From our upper windows we could look out and see that our foes were not yet in sight. All night long among the refugees, praying, supplicating and wailing for the dead, was constant, but as the light came and we began to bestir ourselves among them, nursing the wounded and feeding the hungry, this ceased and only the crying of the hungry children was heard.
The Indians had driven away all the stock so there was no milk. My baby had just been weaned. All those ten days we stayed in the fort, I fed her hard tack and bacon; that was all we had. I chewed this for her. There were many nursing mothers, but all were sustaining more than their own.
There was no well or spring near the fort. All water had to be brought from the ravine by mule team. Early that morning, under an escort, with the cannon trained on them, the men drove the mule teams again and again for water. Busy as all the women who lived at the fort were, I never let that squaw out of my sight. I kept hold of a lock of her hair whenever I walked around. She swore volubly, but came along.

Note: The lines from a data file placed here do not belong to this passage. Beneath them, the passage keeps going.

### src/rtl/csa_bist_reconfig.sv
// BIST and spare-chain allocator for an N-block dual-chain carry-select adder.
// Sweeps every {b,a} operand pair, compares each block's cin=0/cin=1 chain
// against a golden sum, keeps sticky per-chain fault maps, then hands out up
// to SPARES spare chains block by block.
// Ports: clk, init_n (async active-low), start; test/test_data drive the
//        adder; res0/res1 are the per-block chain results; fault0/fault1,
//        sel, fail are the results; busy/done report progress.
module csa_bist_reconfig
  import csa_bist_pkg::*;
#(
  parameter int unsigned BLOCKS = 4,
  parameter int unsigned BW     = 4,
  parameter int unsigned LAT    = 1,
  parameter int unsigned SPARES = 2
) (
  input  logic                     clk,
  input  logic                     init_n,
  input  logic                     start,
  output logic                     test,
  output logic [2*BW-1:0]          test_data,
  input  logic [BLOCKS*(BW+1)-1:0] res0,
  input  logic [BLOCKS*(BW+1)-1:0] res1,
  output logic [BLOCKS-1:0]        fault0,
  output logic [BLOCKS-1:0]        fault1,
  output logic [2*BLOCKS-1:0]      sel,
  output logic                     busy,
  output logic                     done,
  output logic                     fail
);

  localparam int unsigned TW = 2 * BW;
  localparam int unsigned RW = BW + 1;
  localparam int unsigned CW = $clog2(LAT + BLOCKS + 1);
  localparam int unsigned UW = $clog2(SPARES + 3) + 1;
  localparam logic [TW-1:0] PRE_LAST = {TW{1'b1}} - TW'(1);

  state_t state, state_nx;

  logic [CW-1:0]       cnt, cnt_nx;
  logic [UW-1:0]       used, used_nx, need;
  logic                issue, issue_nx;
  logic                test_nx, busy_nx, done_nx, fail_nx;
  logic [TW-1:0]       data_nx;
  logic [BLOCKS-1:0]   f0_nx, f1_nx, miss0, miss1;
  logic [2*BLOCKS-1:0] sel_nx;
  logic [RW-1:0]       gold0, gold1, chk0, chk1;
  logic                chk_valid;

  // Golden results of the vector currently on test_data.
  assign gold0 = RW'(test_data[BW-1:0]) + RW'(test_data[TW-1:BW]);
  assign gold1 = gold0 + RW'(1);

  csa_bist_golden_dly #(.BW(BW), .LAT(LAT)) u_dly (
    .clk           (clk),
    .init_n        (init_n),
    .valid         (issue),
    .gold0         (gold0),
    .gold1         (gold1),
    .aligned_valid (chk_valid),
    .aligned0      (chk0),
    .aligned1      (chk1)
  );

  // Per-block chain comparators, carry bit included.
  always_comb begin
    miss0 = '0;
    miss1 = '0;
    for (int unsigned b = 0; b < BLOCKS; b++) begin
      miss0[b] = chk_valid && (res0[b*RW +: RW] != chk0);
      miss1[b] = chk_valid && (res1[b*RW +: RW] != chk1);
    end
  end

  // State register.
  always_ff @(posedge clk or negedge init_n) begin
    if (!init_n) state <= IDLE;
    else         state <= state_nx;
  end

  // Next-state logic.
  always_comb begin
    state_nx = state;
    case (state)
      IDLE:    if (start) state_nx = RUN;
      RUN:     if (test_data == PRE_LAST) state_nx = DRAIN;
      DRAIN:   if (cnt == CW'(LAT)) state_nx = ALLOC;
      ALLOC:   if (cnt == CW'(BLOCKS - 1)) state_nx = DONE;
      DONE:    state_nx = IDLE;
      default: state_nx = IDLE;
    endcase
  end

  // Next values of all registered outputs and datapath state.
  always_comb begin
    test_nx  = test;
    data_nx  = test_data;
    issue_nx = 1'b0;
    cnt_nx   = cnt;
    busy_nx  = busy;
    done_nx  = 1'b0;
    f0_nx    = fault0 | miss0;
    f1_nx    = fault1 | miss1;
    sel_nx   = sel;
    fail_nx  = fail;
    used_nx  = used;
    need     = '0;
    case (state)
      IDLE: begin
        busy_nx = 1'b0;
        test_nx = 1'b0;
        if (start) begin
          test_nx  = 1'b1;
          busy_nx  = 1'b1;
          data_nx  = '0;
          issue_nx = 1'b1;
          cnt_nx   = '0;
          f0_nx    = '0;
          f1_nx    = '0;
          sel_nx   = '0;
          fail_nx  = 1'b0;
          used_nx  = '0;
        end
      end
      RUN: begin
        data_nx  = test_data + TW'(1);
        issue_nx = 1'b1;
        cnt_nx   = '0;
      end
      DRAIN: begin
        cnt_nx = cnt + CW'(1);
        if (cnt == CW'(LAT)) begin
          test_nx = 1'b0;
          data_nx = '0;
          cnt_nx  = '0;
        end
      end
      ALLOC: begin
        cnt_nx = cnt + CW'(1);
        // A block that does not fit gets no spare, but later blocks still try.
        for (int unsigned b = 0; b < BLOCKS; b++) begin
          if (cnt == CW'(b)) begin
            need = UW'(fault0[b]) + UW'(fault1[b]);
            if (used + need <= UW'(SPARES)) begin
              sel_nx[2*b +: 2] = sel_code(fault0[b], fault1[b]);
              used_nx          = used + need;
            end else begin
              sel_nx[2*b +: 2] = SEL_NONE;
              fail_nx          = 1'b1;
            end
          end
        end
      end
      DONE:    done_nx = 1'b1;
      default: ;
    endcase
  end

  // Output and datapath registers.
  always_ff @(posedge clk or negedge init_n) begin
    if (!init_n) begin
      test      <= 1'b0;
      test_data <= '0;
      issue     <= 1'b0;
      cnt       <= '0;
      busy      <= 1'b0;
      done      <= 1'b0;
      fault0    <= '0;
      fault1    <= '0;
      sel       <= '0;
      fail      <= 1'b0;
      used      <= '0;
    end else begin
      test      <= test_nx;
      test_data <= data_nx;
      issue     <= issue_nx;
      cnt       <= cnt_nx;
      busy      <= busy_nx;
      done      <= done_nx;
      fault0    <= f0_nx;
      fault1    <= f1_nx;
      sel       <= sel_nx;
      fail      <= fail_nx;
      used      <= used_nx;
    end
  end

endmodule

About ten o'clock in the morning Lieutenant Gere, a boy of nineteen, who was left in command when the senior officers were killed, called on me. On a hill to the northwest, a great body of Indians were assembled. He wanted me to look through the field piece and see if Little Crow was the leader. I knew him at once among the cavorting throng of challenging devils. I knew too, whose captive I would be if the fort fell, for he had offered to buy me from my husband for three ponies. He loved so to hear me sing. Mr. Gideon Pond had tried to teach him to sing. We watched them breathlessly as they sat in council knowing that if they came then we were lost. The council was long, but finally after giving the blood curdling war whoop, they rode away.
They were hardly out of sight before the soldiers who had been with us and had just left for Fort Ripley before the outbreak, filed in. Captain Marsh had sent for them just before leaving the fort for Redwood. Those noble fellows, nearly exhausted from the long march, with no sleep for thirty hours, immediately took their places with the defenders, without rest or sleep the night before. Gere had sent to St. Peter for the Renville Rangers and some of our own men. They came in the evening.
The prayers of thanksgiving that could be heard in many tongues from that mournful group of refugees, as they knew of the soldiers return, could never be forgotten. Mrs. Dunn and I had asked for guns to help fight, but there were none for us. There was little ammunition too. The blacksmith, John Resoft, made slugs by cutting iron rods into pieces. Mrs. Mueller, Mrs. Dunn and I worked a large share of that day making cartridges of these, or balls. We would take a piece of paper, give it a twist, drop in some powder and one of these, or a ball, and give it another twist. The soldiers could fire twice as fast with these as when they loaded themselves. All the women helped.